OFFICERS in special units of the Trinidad and Tobago Police Service (TTPS) will be equipped with body cameras.
These units include the Special Operations Response Team (SORT), the Inter-Agency Task Force and Guard and Emergency Branch.
This after a meeting between National Security Minister Stuart Young and Police Commissioner Gary Griffith.
Speaking at a news conference on Monday, Young said these units would be some of the next units to be provided with body cameras by the commissioner of police and administrative arm of the Police Service.
This comes in the wake of the deaths of two suspects in the Andrea Bharatt kidnapping and murder. Andrew Morris and Joel Balcon were under police watch when they died.
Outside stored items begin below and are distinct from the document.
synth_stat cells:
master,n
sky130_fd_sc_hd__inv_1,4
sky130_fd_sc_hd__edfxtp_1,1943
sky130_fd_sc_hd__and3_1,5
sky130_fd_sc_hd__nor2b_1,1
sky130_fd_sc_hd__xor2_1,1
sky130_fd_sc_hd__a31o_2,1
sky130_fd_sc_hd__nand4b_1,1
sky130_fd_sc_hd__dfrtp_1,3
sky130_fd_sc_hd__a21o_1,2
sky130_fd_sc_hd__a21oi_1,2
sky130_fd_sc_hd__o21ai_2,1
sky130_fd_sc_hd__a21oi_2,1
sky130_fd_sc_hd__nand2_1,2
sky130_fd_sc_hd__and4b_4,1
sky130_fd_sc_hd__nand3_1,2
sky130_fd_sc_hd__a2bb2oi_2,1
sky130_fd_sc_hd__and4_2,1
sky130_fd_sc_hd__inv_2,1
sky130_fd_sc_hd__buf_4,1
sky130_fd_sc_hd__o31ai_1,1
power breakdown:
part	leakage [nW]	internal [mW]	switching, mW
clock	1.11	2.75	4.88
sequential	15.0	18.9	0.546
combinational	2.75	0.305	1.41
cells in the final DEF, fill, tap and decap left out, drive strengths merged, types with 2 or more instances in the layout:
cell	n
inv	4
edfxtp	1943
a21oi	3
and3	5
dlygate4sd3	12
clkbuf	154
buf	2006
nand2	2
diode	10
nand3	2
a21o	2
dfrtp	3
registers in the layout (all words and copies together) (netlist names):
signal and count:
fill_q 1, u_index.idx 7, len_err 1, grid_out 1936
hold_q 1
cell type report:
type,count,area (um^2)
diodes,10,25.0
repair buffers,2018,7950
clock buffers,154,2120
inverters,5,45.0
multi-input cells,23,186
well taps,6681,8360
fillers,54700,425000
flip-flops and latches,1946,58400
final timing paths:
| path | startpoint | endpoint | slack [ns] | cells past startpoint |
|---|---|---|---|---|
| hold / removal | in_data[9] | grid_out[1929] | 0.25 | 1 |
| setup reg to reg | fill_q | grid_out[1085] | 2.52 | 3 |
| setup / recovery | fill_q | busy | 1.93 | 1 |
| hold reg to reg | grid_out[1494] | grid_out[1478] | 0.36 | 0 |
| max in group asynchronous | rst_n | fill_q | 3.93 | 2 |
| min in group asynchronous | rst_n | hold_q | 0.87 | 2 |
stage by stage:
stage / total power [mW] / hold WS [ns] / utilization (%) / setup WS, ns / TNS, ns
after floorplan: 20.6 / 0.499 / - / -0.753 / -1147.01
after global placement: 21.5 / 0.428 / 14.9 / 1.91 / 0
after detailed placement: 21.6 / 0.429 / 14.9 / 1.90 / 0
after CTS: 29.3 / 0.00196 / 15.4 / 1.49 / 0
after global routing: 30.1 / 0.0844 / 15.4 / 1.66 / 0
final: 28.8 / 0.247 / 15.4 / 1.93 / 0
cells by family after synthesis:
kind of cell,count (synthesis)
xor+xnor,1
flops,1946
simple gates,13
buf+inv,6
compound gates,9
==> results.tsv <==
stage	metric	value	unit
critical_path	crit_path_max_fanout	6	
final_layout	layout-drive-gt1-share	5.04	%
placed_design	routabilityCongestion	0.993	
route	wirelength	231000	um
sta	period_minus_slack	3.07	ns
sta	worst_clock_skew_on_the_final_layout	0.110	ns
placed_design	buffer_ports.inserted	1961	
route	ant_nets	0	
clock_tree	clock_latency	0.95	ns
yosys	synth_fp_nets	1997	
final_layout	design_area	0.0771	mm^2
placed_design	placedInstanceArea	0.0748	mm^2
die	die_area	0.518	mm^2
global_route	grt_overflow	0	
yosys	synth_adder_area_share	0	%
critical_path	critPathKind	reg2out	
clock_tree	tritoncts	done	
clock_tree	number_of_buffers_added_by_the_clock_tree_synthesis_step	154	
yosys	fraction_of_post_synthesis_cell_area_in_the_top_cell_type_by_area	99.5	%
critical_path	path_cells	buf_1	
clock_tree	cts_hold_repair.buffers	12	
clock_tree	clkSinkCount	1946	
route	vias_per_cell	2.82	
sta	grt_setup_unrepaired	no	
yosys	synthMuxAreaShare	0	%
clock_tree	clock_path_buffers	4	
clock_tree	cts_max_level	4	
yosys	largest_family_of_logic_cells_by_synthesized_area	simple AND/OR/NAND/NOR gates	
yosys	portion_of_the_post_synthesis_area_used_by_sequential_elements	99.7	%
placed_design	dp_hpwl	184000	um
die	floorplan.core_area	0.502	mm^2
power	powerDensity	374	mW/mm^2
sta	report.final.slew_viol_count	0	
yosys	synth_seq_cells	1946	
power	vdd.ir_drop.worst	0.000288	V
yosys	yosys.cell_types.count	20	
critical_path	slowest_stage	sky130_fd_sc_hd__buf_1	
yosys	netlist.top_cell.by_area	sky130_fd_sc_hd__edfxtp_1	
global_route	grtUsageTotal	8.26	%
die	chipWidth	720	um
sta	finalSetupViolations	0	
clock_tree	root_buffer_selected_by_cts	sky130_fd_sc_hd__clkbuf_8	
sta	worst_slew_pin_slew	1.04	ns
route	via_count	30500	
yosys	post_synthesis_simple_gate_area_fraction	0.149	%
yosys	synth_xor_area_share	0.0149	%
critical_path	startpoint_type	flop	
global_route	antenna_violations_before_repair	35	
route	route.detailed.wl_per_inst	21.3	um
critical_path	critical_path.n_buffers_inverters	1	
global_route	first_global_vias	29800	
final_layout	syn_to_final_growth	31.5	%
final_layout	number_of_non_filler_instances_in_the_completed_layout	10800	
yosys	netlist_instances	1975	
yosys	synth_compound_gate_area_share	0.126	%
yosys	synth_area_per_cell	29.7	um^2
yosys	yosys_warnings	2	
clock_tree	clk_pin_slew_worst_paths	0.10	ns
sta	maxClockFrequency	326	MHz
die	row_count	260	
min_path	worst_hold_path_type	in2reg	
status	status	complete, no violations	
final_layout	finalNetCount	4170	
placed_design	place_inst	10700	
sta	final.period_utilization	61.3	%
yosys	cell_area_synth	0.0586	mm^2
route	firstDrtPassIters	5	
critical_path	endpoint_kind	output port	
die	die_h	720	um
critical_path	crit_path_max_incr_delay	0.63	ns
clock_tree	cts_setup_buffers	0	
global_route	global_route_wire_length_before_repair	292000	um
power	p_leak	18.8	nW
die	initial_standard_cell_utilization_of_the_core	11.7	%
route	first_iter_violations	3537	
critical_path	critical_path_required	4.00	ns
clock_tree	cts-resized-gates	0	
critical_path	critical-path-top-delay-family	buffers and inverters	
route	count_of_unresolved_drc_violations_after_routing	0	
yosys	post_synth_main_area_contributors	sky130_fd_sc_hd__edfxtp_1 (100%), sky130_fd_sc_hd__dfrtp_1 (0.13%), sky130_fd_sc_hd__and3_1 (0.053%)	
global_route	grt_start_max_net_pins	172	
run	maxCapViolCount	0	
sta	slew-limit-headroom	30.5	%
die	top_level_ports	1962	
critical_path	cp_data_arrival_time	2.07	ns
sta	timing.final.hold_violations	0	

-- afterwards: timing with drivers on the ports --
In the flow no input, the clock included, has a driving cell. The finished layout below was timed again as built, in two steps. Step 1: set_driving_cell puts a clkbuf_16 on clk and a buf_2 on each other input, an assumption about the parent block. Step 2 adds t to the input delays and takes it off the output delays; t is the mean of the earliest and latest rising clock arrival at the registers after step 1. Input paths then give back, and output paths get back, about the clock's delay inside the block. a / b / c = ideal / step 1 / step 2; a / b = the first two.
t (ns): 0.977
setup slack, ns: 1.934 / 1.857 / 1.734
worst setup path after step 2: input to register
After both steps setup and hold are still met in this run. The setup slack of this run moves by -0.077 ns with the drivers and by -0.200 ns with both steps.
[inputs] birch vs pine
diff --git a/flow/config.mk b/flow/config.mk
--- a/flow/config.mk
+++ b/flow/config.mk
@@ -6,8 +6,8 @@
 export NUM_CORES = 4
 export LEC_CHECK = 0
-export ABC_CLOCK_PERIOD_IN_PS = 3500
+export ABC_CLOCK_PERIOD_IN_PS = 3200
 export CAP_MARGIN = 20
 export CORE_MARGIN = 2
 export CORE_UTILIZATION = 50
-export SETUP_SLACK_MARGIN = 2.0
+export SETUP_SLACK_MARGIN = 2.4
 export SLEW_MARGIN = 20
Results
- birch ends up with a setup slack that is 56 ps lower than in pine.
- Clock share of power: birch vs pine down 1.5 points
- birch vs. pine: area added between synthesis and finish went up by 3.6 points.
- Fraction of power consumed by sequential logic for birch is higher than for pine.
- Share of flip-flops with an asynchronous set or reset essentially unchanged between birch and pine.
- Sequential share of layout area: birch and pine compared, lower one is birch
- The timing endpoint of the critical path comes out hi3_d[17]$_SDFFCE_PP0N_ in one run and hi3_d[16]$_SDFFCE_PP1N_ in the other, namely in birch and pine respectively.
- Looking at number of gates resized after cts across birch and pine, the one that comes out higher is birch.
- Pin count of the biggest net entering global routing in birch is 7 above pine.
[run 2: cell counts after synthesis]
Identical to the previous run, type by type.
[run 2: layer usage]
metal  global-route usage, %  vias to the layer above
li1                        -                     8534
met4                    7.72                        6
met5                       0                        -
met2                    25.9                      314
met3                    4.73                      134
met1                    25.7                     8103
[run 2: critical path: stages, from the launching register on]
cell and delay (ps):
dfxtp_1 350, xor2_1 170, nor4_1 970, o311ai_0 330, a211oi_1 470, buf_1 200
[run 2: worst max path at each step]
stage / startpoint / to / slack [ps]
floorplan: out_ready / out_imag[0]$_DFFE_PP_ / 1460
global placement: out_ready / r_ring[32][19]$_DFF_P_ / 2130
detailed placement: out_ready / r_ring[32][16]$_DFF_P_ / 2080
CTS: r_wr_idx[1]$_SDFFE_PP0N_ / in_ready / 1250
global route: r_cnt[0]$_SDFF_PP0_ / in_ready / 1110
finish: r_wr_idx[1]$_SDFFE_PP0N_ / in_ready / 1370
Source: an optimization exercise on an open RTL-to-GDS flow (aim: small area, a short achievable clock period and few clock cycles). Production flows keep margins and buffers that such runs may drop.
The RTL was checked by simulation tests, not by an equivalence proof against the original design.

== lane 2 ==
// sparse_mac_row
module sparse_mac_row #(
  parameter int DATA_WIDTH = 8,
  parameter int ACC_WIDTH  = 32,
  parameter int BLOCK_SIZE = 4,
  parameter int NUM_PE     = 4,
  parameter int IDX_WIDTH  = 4,
  localparam int OUT_IDX_WIDTH = (NUM_PE > 1) ? $clog2(NUM_PE) : 1
) (
  input  logic                                       Clk,
  input  logic                                       rst,
  input  logic [BLOCK_SIZE*BLOCK_SIZE*DATA_WIDTH-1:0] act_block,
  input  logic [DATA_WIDTH-1:0]                      weight_in,
  input  logic [NUM_PE*IDX_WIDTH-1:0]                idx_in,
  input  logic [NUM_PE*ACC_WIDTH-1:0]                bias_in,
  input  logic                                       is_signed,
  input  logic                                       block_last,
  input  logic                                       in_valid,
  output logic                                       in_ready,
  output logic [ACC_WIDTH-1:0]                       out_data,
  output logic [OUT_IDX_WIDTH-1:0]                   out_idx,
  output logic                                       out_last,
  output logic                                       out_valid,
  input  logic                                       out_ready
);
Size: ~600 flip-flops, roughly 320 I/O pins, ~38000 µm² of cells after synthesis.
==> module sparse_mac_row, before the edit <==
module sparse_mac_row #(
  parameter int DATA_WIDTH = 8,
  parameter int ACC_WIDTH  = 32,
  parameter int BLOCK_SIZE = 4,
  parameter int NUM_PE     = 4,
  parameter int IDX_WIDTH  = 4,
  localparam int OUT_IDX_WIDTH = (NUM_PE > 1) ? $clog2(NUM_PE) : 1
) (
  input  logic                                       Clk,
  input  logic                                       rst,
  input  logic [BLOCK_SIZE*BLOCK_SIZE*DATA_WIDTH-1:0] act_block,
  input  logic [DATA_WIDTH-1:0]                      weight_in,
  input  logic [NUM_PE*IDX_WIDTH-1:0]                idx_in,
  input  logic [NUM_PE*ACC_WIDTH-1:0]                bias_in,
  input  logic                                       is_signed,
  input  logic                                       block_last,
  input  logic                                       in_valid,
  output logic                                       in_ready,
  output logic [ACC_WIDTH-1:0]                       out_data,
  output logic [OUT_IDX_WIDTH-1:0]                   out_idx,
  output logic                                       out_last,
  output logic                                       out_valid,
  input  logic                                       out_ready
);
  localparam int NE = BLOCK_SIZE * BLOCK_SIZE;
  localparam int RW = 2 * DATA_WIDTH + 1;    
  logic                         first_q;     
  logic                         v1, l1;      
  logic                         x2;          
  logic                         park_q;      
  logic                         in_rdy_q;    
  logic                         in_rdy_o;    
  logic                         fin_free_q;  
  logic                         fin_has;     
  logic [OUT_IDX_WIDTH-1:0]     fin_ptr;
  logic                         out_last_q;
  logic [NE*DATA_WIDTH-1:0]     act_q, act_d;
  logic                         signed_q, signed_d;
  logic [DATA_WIDTH-1:0]        w1;          
  logic [DATA_WIDTH-1:0]        wh;          
  logic [NUM_PE-1:0]            s1;
  logic [DATA_WIDTH-1:0]        a1   [NUM_PE];
  logic [RW-1:0]                r0   [NUM_PE];
  logic [RW-1:0]                r1   [NUM_PE];
  logic [RW-1:0]                r0d  [NUM_PE];
  logic [RW-1:0]                r1d  [NUM_PE];
  logic [ACC_WIDTH-1:0]         acc  [NUM_PE];
  logic [ACC_WIDTH-1:0]         fin  [NUM_PE];
  logic [ACC_WIDTH-1:0]         sum  [NUM_PE];
  logic [ACC_WIDTH-1:0]         out_q;
  logic accept, xfer, park_en, oq_free;
  assign in_ready  = in_rdy_o;
  assign out_data  = out_q;
  assign out_last  = out_last_q;
  assign accept    = in_valid && in_rdy_o;
  assign xfer      = v1 && l1 && fin_free_q;
  assign park_en   = first_q && fin_free_q;    
  assign oq_free   = !out_valid || out_ready;
  assign act_d    = first_q ? act_block : act_q;
  assign signed_d = first_q ? is_signed : signed_q;
  for (genvar k = 0; k < NUM_PE; k++) begin : g_pe
    smr_tree u_tree (.a(a1[k]), .b(w1), .s(s1[k]), .r0(r0d[k]), .r1(r1d[k]));
    logic [ACC_WIDTH-1:0] x, y, z, cs, cc;
    assign x  = acc[k];
    assign y  = {{(ACC_WIDTH-RW){1'b0}}, r0[k]};
    assign z  = {{(ACC_WIDTH-RW+1){~r1[k][RW-1]}}, r1[k][RW-2:0]};
    assign cs = x ^ y ^ z;
    assign cc = (x & y) | (x & z) | (y & z);
    assign sum[k] = cs + {cc[ACC_WIDTH-2:0], 1'b0};
  end
  always_ff @(posedge Clk or posedge rst) begin
    if (rst) begin
      first_q    <= 1'b1;
      v1         <= 1'b0;
      l1         <= 1'b0;
      x2         <= 1'b0;
      park_q     <= 1'b0;
      in_rdy_q   <= 1'b1;
      in_rdy_o   <= 1'b0;
      fin_free_q <= 1'b1;
      fin_has    <= 1'b0;
      fin_ptr    <= '0;
      out_valid  <= 1'b0;
      out_idx    <= '0;
      out_last_q <= 1'b0;
      w1         <= '0;
      wh         <= '0;
    end else begin
      logic nv1, nl1, nfin_has, nrdy;
      nv1 = in_rdy_q ? accept     : v1;
      nl1 = in_rdy_q ? block_last : l1;
      v1 <= nv1;
      l1 <= nl1;
      x2 <= xfer;
      park_q <= accept && first_q;
      if (accept) first_q <= block_last;
      nfin_has = fin_has;
      if (x2) begin
        if (oq_free) begin
          out_valid  <= 1'b1;
          out_idx    <= '0;
          out_last_q <= 1'b0;
          fin_ptr    <= OUT_IDX_WIDTH'(1);
        end else begin
          fin_ptr    <= '0;
        end
        nfin_has = 1'b1;
      end else if (fin_has && oq_free) begin
        out_valid  <= 1'b1;
        out_idx    <= fin_ptr;
        out_last_q <= (fin_ptr == OUT_IDX_WIDTH'(NUM_PE - 1));
        fin_ptr    <= fin_ptr + 1'b1;
        if (fin_ptr == OUT_IDX_WIDTH'(NUM_PE - 1)) nfin_has = 1'b0;
      end else if (out_ready) begin
        out_valid  <= 1'b0;
      end
      fin_has    <= nfin_has;
      fin_free_q <= !nfin_has && !xfer;
      nrdy = !((accept ? block_last : first_q) && (nfin_has || xfer));
      in_rdy_q   <= nrdy;
      in_rdy_o   <= nrdy;
      if (in_rdy_q) begin
        wh <= weight_in;
        w1 <= (accept && nrdy) ? weight_in : '0;
      end else begin
        w1 <= (nrdy && v1) ? wh : '0;
      end
    end
  end
  always_ff @(posedge Clk) begin
    act_q    <= act_d;
    signed_q <= signed_d;
    if (in_rdy_q) begin
      for (int k = 0; k < NUM_PE; k++) begin
        a1[k] <= act_d[idx_in[k*IDX_WIDTH +: IDX_WIDTH]*DATA_WIDTH +: DATA_WIDTH];
        s1[k] <= signed_d;
      end
    end
    for (int k = 0; k < NUM_PE; k++) begin
      r0[k] <= r0d[k];
      r1[k] <= r1d[k];
      acc[k] <= park_q ? fin[k] : sum[k];
      if (x2)
        fin[k] <= sum[k];
      else if (park_en)
        fin[k] <= bias_in[k*ACC_WIDTH +: ACC_WIDTH];
    end
    if (x2 && oq_free)
      out_q <= sum[0];
    else if (fin_has && oq_free)
      out_q <= fin[fin_ptr];
  end
endmodule
Source: an optimization exercise on an open RTL-to-GDS flow (aim: a short achievable clock period and few clock cycles). Production flows keep margins and buffers that such runs may drop.
Only simulation tests tie the RTL to the original design; equivalence was not proved.
Power and IR drop assume default switching activity.

==> flow/design.v <==
`default_nettype none
package rv_core_pkg;
    localparam int xlen = 64;
    localparam logic [6:0] opc_op     = 7'b0110011;
    localparam logic [6:0] opc_op_imm = 7'b0010011;
    localparam logic [6:0] opc_load   = 7'b0000011;
endpackage
`default_nettype wire
`default_nettype none
module c_inv   (input wire a, output wire y);                      assign y = ~a;                      endmodule
module c_nand2 (input wire a, input wire b, output wire y);        assign y = ~(a & b);                endmodule
module c_nor2  (input wire a, input wire b, output wire y);        assign y = ~(a | b);                endmodule
module c_nand2b(input wire an, input wire b, output wire y);       assign y = ~(~an & b);              endmodule
module c_nor2b (input wire a, input wire bn, output wire y);       assign y = ~(a | ~bn);              endmodule
module c_nand3 (input wire a, input wire b, input wire c, output wire y); assign y = ~(a & b & c);     endmodule
module c_xor2  (input wire a, input wire b, output wire y);        assign y = a ^ b;                   endmodule
module c_xnor2 (input wire a, input wire b, output wire y);        assign y = ~(a ^ b);                endmodule
module c_aoi21 (input wire a1, input wire a2, input wire b, output wire y); assign y = ~((a1 & a2) | b); endmodule
module c_oai21 (input wire a1, input wire a2, input wire b, output wire y); assign y = ~((a1 | a2) & b); endmodule
module c_aoi22 (input wire a1, input wire a2, input wire b1, input wire b2, output wire y);
    assign y = ~((a1 & a2) | (b1 & b2));
endmodule
module c_mux2i (input wire s, input wire a0, input wire a1, output wire y); assign y = ~(s ? a1 : a0); endmodule
module ks_add64 #(parameter bit SUB = 1'b0) (
    input  wire [63:0] a,
    input  wire [63:0] b,
    output wire [63:0] s,
    output wire        cout_n
);
    wire [63:0] g [0:6];
    wire [63:0] t [0:6];
    wire [63:0] fin_p, fin_n;    
    wire [63:0] p;
    genvar i, l;
    generate
        for (i = 0; i < 64; i++) begin : pg
            if (!SUB) begin : add
                c_nand2 u_g (.a(a[i]), .b(b[i]), .y(g[0][i]));
                c_nor2  u_t (.a(a[i]), .b(b[i]), .y(t[0][i]));
                c_xor2  u_p (.a(a[i]), .b(b[i]), .y(p[i]));
            end else begin : sub
                if (i == 0) begin : c0
                    c_nor2b u_g (.a(a[i]), .bn(b[i]), .y(g[0][i]));
                end else begin : cn
                    c_nand2b u_g (.an(b[i]), .b(a[i]), .y(g[0][i]));
                end
                c_nor2b u_t (.a(a[i]), .bn(b[i]), .y(t[0][i]));
                c_xnor2 u_p (.a(a[i]), .b(b[i]), .y(p[i]));
            end
        end
        for (i = 0; i < 64; i++) begin : fin
            localparam int L = (i == 0) ? 0 : (i < 2) ? 1 : (i < 4) ? 2 : (i < 8) ? 3 : (i < 16) ? 4 : (i < 32) ? 5 : 6;
            if (L % 2 == 0) begin : neg
                assign fin_n[i] = g[L][i];
                c_inv u_i (.a(g[L][i]), .y(fin_p[i]));
            end else begin : pos
                assign fin_p[i] = g[L][i];
                c_inv u_i (.a(g[L][i]), .y(fin_n[i]));
            end
        end
        for (l = 0; l < 6; l++) begin : lv
            for (i = (1 << l); i < 64; i++) begin : bt
                localparam int J = i - (1 << l);
                wire gj;
                if (J < (1 << l)) begin : f
                    assign gj = (l % 2 == 0) ? fin_n[J] : fin_p[J];
                end else begin : m
                    assign gj = g[l][J];
                end
                if (l % 2 == 0) begin : neg_in
                    c_oai21 u_g (.a1(t[l][i]), .a2(gj), .b(g[l][i]), .y(g[l+1][i]));
                    if (J >= (1 << l)) begin : tt
                        c_nor2 u_t (.a(t[l][i]), .b(t[l][J]), .y(t[l+1][i]));
                    end
                end else begin : pos_in
                    c_aoi21 u_g (.a1(t[l][i]), .a2(gj), .b(g[l][i]), .y(g[l+1][i]));
                    if (J >= (1 << l)) begin : tt
                        c_nand2 u_t (.a(t[l][i]), .b(t[l][J]), .y(t[l+1][i]));
                    end
                end
            end
        end
        for (i = 0; i < 64; i++) begin : sm
            if (i == 0) begin : s0
                if (!SUB) begin : add
                    assign s[0] = p[0];
                end else begin : sub
                    c_xor2 u_s (.a(a[0]), .b(b[0]), .y(s[0]));
                end
            end else begin : sn
                c_xnor2 u_s (.a(p[i]), .b(fin_n[i-1]), .y(s[i]));
            end
        end
    endgenerate
    assign cout_n = fin_n[63];
endmodule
The Law Association of T&T (LATT) has called for foreign investigators to have an independent probe into the deaths of Morris and Balcon.
Young ruled out any foreign probe. He said there was no justification why the Police Complaints Authority (PCA) could not carry out the investigation.
Griffith also announced on Monday that the TTPS will also launch a full-scale investigation into the deaths of the men who were under police responsibility when they died.
This will be a parallel investigation into the one that is being conducted the Police Complaints Authority.
The top cop insisted there was no cover-up.
At the press conference, Young said, “As I’ve always said as the minister of national security, it is my position that no one is above the law. There should never be a cover-up and everyone is subject to the parameters of the law.”
He said the police do not have a video recording of the arrest of Morris and asked that whoever maybe in possession of one should hand it over to the proper authorities.